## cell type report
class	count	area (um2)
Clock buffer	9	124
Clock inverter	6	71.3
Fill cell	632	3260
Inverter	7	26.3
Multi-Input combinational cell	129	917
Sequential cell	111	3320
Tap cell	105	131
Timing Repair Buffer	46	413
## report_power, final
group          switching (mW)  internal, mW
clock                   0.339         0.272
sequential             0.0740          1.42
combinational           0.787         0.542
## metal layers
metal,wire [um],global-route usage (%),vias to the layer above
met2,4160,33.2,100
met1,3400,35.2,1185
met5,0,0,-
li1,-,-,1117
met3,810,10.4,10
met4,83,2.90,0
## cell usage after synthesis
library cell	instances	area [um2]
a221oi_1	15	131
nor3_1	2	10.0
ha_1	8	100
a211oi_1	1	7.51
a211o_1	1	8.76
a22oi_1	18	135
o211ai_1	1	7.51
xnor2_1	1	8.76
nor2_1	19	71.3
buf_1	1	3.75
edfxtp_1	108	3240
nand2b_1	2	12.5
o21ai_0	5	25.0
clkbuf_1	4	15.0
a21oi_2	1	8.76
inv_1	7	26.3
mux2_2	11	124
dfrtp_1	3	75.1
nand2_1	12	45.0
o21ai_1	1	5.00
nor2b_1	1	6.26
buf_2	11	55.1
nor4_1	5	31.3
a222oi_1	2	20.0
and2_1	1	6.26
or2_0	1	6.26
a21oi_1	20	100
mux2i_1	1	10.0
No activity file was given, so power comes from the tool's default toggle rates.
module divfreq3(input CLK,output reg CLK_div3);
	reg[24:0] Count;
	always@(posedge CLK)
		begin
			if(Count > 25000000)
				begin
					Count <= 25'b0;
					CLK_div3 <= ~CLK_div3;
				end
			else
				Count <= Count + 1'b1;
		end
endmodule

◆ ◆ ◆ ◆ ◆

### Problem statement
Could you reproduce the lines above, from the one that holds "## metal layers" through the last, exactly as they stand?

### Answer to the problem
## metal layers
metal,wire [um],global-route usage (%),vias to the layer above
met2,4160,33.2,100
met1,3400,35.2,1185
met5,0,0,-
li1,-,-,1117
met3,810,10.4,10
met4,83,2.90,0
## cell usage after synthesis
library cell	instances	area [um2]
a221oi_1	15	131
nor3_1	2	10.0
ha_1	8	100
a211oi_1	1	7.51
a211o_1	1	8.76
a22oi_1	18	135
o211ai_1	1	7.51
xnor2_1	1	8.76
nor2_1	19	71.3
buf_1	1	3.75
edfxtp_1	108	3240
nand2b_1	2	12.5
o21ai_0	5	25.0
clkbuf_1	4	15.0
a21oi_2	1	8.76
inv_1	7	26.3
mux2_2	11	124
dfrtp_1	3	75.1
nand2_1	12	45.0
o21ai_1	1	5.00
nor2b_1	1	6.26
buf_2	11	55.1
nor4_1	5	31.3
a222oi_1	2	20.0
and2_1	1	6.26
or2_0	1	6.26
a21oi_1	20	100
mux2i_1	1	10.0
No activity file was given, so power comes from the tool's default toggle rates.
module divfreq3(input CLK,output reg CLK_div3);
	reg[24:0] Count;
	always@(posedge CLK)
		begin
			if(Count > 25000000)
				begin
					Count <= 25'b0;
					CLK_div3 <= ~CLK_div3;
				end
			else
				Count <= Count + 1'b1;
		end
endmodule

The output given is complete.